The great banquet in Parliament Hall thrown for King George IV in 1842. Drawn and engraved by William Home Lizars. CC-by-NC National Galleries Scotland

After that sesh to end all seshes, things went back to a more normal pace. In 1790 it was the Earl of Hopetoun in the chair and they were meeting in the newly completed Merchant Company Hall on Hunter’s Square. But while it seemed otherwise to be in good health, after 1793 it completely disappears from the newspapers. An interesting publication in 1792 might give us an insight into things. On the face of it it seems suitably sycophantically loyal;

His Majesty’s Proclamation of the Twenty First of May 1792, To which is Added an Address to the Revolution Club, by Gibbie Burnet”.

Gibbie Burnet, or “Gossiping Gibbie“, was Gilbert Burnet, one of King William III’s closest Scottish advisers. The problem was he had been dead for almost 80 years… His name here was being used as a satirical nom de plume and the address was actually a very clever and excoriating attack on the Club, and Hanoverian and Orange loyalty in Scotland in general, stimulated by suggestions at this time of raising public monuments to King William III in the country. The attack took the form of an invitation to the Revolution Club, indeed a challenge, to put their money, where their mouths, their songs and their toasts were, and finance a monument to William – and to build it in the middle of Glencoe!

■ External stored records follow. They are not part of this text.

===== flow/constraint.sdc =====
current_design seven_seg

set clk_period 2.2
set clk_io_pct 0.2

create_clock -name clk0 -period $clk_period [get_ports {clk_in}]

set non_clock_inputs [all_inputs -no_clocks]
set_input_delay [expr $clk_period * $clk_io_pct] -clock clk0 $non_clock_inputs
set_output_delay [expr $clk_period * $clk_io_pct] -clock clk0 [all_outputs]

===== flow/config.mk =====
export PLATFORM = sky130hd
export DESIGN_NAME = seven_seg
export DESIGN_NICKNAME = seven_seg
export VERILOG_FILES = /design/flow/design.v
export SDC_FILE = /design/flow/constraint.sdc
export NUM_CORES = 4
export LEC_CHECK = 1
export CORE_UTILIZATION = 30

===== flow/design.v =====
`timescale 1ns / 1ps
module hex2seg_v2(
    input [3:0] hex,
    output reg [7:0] seg_data
    );
        always @(*) begin
        case (hex[3:0])
            4'd0: seg_data = 8'b11111100;  
            4'd1: seg_data = 8'b01100000;  
            4'd2: seg_data = 8'b11011010;  
            4'd3: seg_data = 8'b11110010;  
            4'd4: seg_data = 8'b01100110;  
            4'd5: seg_data = 8'b10110110;  
            4'd6: seg_data = 8'b10111110;  
            4'd7: seg_data = 8'b11100100;  
            4'd8: seg_data = 8'b11111110;  
            4'd9: seg_data = 8'b11110110;  
            4'd10: seg_data = 8'b11101110;  
            4'd11: seg_data = 8'b11111111;  
            4'd12: seg_data = 8'b00011110;  
            4'd13: seg_data = 8'b01111010;  
            4'd14: seg_data = 8'b10011110;  
            4'd15: seg_data = 8'b10001110;  
            default : seg_data <= 8'b00111010;   
        endcase
    end
endmodule
==> /design/flow/design.v <==
module HW3(clk,
            rst_n,
            mem_rdata_I,
			instruction_type,
			instruction_format,
			);
    input      clk, rst_n        ;
    input  [31:0] mem_rdata_I       ;
	output reg [22:0] instruction_type  ;
	output reg [ 4:0] instruction_format;
    wire [2:0] func3 = mem_rdata_I[14:12];
    wire [6:0] func7 = mem_rdata_I[31:25];
    parameter NONE_TYPE = 23'bx;
    parameter JAL  = {1'b1, 22'b0};
    parameter JALR = {1'b0, 1'b1, 21'b0};
    parameter BEQ  = {2'b0, 1'b1, 20'b0};
    parameter BNE  = {3'b0, 1'b1, 19'b0};
    parameter LD   = {4'b0, 1'b1, 18'b0};
    parameter ADDI = {6'b0, 1'b1, 16'b0};
    parameter SLTI = {7'b0, 1'b1, 15'b0};
    parameter XORI = {8'b0, 1'b1, 14'b0};
    parameter ORI  = {9'b0, 1'b1, 13'b0};
    parameter ANDI = {10'b0, 1'b1, 12'b0};
    parameter SLLI = {11'b0, 1'b1, 11'b0};
    parameter SRLI = {12'b0, 1'b1, 10'b0};
    parameter SRAI = {13'b0, 1'b1, 9'b0};
    parameter ADD  = {14'b0, 1'b1, 8'b0};
    parameter SUB  = {15'b0, 1'b1, 7'b0};
    parameter SLL  = {16'b0, 1'b1, 6'b0};
    parameter SLT  = {17'b0, 1'b1, 5'b0};
    parameter XOR  = {18'b0, 1'b1, 4'b0};
    parameter SRL  = {19'b0, 1'b1, 3'b0};
    parameter SRA  = {20'b0, 1'b1, 2'b0};
    parameter OR   = {21'b0, 1'b1, 1'b0};
    parameter AND  = {22'b0, 1'b1};
    parameter NONE_FORMAT = 5'bx;
    parameter R_FORMAT = 5'b10000;
    parameter I_FORMAT = 5'b01000;
    parameter S_FORMAT = 5'b00100;
    parameter B_FORMAT = 5'b00010;
    parameter J_FORMAT = 5'b00001;
always @(*) begin
            case (mem_rdata_I[6:0])  
                7'b1101111: begin  
                    instruction_format = J_FORMAT;
                    instruction_type = JAL;
                end
                7'b1100111: begin  
                    instruction_format = I_FORMAT;
                    instruction_type = JALR;
                end
                7'b1100011: begin  
                    instruction_format = B_FORMAT;
                    case (func3)
                        3'b000:
                            instruction_type = BEQ;
                        3'b001:
                            instruction_type = BNE;
                        default:
                            instruction_type = NONE_TYPE;
                    endcase
                end
                7'b0000011: begin  
                    instruction_format = I_FORMAT;
                    case (func3)
                        3'b011:
                            instruction_type = {4'b0, 1'b1, 18'b0};  
                        default:
                            instruction_type = NONE_TYPE;
                    endcase
                end
                7'b0100011: begin  
                    instruction_format = S_FORMAT;
                    case (func3)
                        3'b011: 
                            instruction_type = {5'b0, 1'b1, 17'b0};  
                        default:
                            instruction_type = NONE_TYPE;
                    endcase
                end
                7'b0010011: begin  
                    case (func3)
                        3'b000:
                        instruction_type = ADDI;
                        3'b010:
                        instruction_type = SLTI;
                        3'b100:
                        instruction_type = XORI;
                        3'b110:
                        instruction_type = ORI;
                        3'b111: 
                        instruction_type = ANDI;
                        3'b001:
                        case (func7)
                            7'b0: 
                                instruction_type = SLLI;
                            default:
                                instruction_type = NONE_TYPE;
                        endcase
                        3'b101:
                        case (func7)
                            7'b0:
                                instruction_type = SRLI;
                            7'b0100000:
                                instruction_type = SRAI;
                            default:
                                instruction_type = NONE_TYPE;
                        endcase
                        default: begin
                            instruction_format = {5'bx};
                            instruction_type = {23'bx};
                        end
                    endcase
                    instruction_format = I_FORMAT;
                end
                7'b0110011: begin  
                    case (func3)
                        3'b000:
                        case (func7)
                            7'b0:
                                instruction_type = ADD;
                            7'b0100000:
                                instruction_type = SUB;     
                            default:
                                instruction_type = NONE_TYPE;
                        endcase
                        3'b001:
                        instruction_type = SLL;
                        3'b010:
                        instruction_type = SLT;
                        3'b100:
                        instruction_type = XOR;
                        3'b101:
                        case (func7)
                            7'b0:
                                instruction_type = SRL;
                            7'b0100000:
                                instruction_type = SRA;
                            default:
                                instruction_type = NONE_TYPE;
                        endcase
                        3'b110:
                        instruction_type = OR;
                        3'b111:
                        instruction_type = AND;
                        default: begin                    
                            instruction_format = {5'bx};
                            instruction_type = {23'bx};
                        end
                    endcase
                    instruction_format = R_FORMAT;
                end
                default: begin
                    instruction_format = {5'bx};
                    instruction_type = {23'bx};
                end
            endcase
    end
endmodule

“Glencoe, 1692.” John Blake MacDonald, Royal Scottish Academy of Art & Architecture

It rattled off a long list of government atrocities and failures in Scotland since 1688 (both Scottish and British; Orange and Hanoverian) and dared the club to put them on the public monument alongside the name of its hero William; the Darien Scheme; the ejection of Catholics (Mary and William may appear in the background enjoying the scene); the costly failures of the British Army in Flanders. You can read the full thing for yourself here . While this single publication may not have ended the Club, it’s a clear indication that the wind of public attitudes to the events of the preceding 100 years were somewhat changeable…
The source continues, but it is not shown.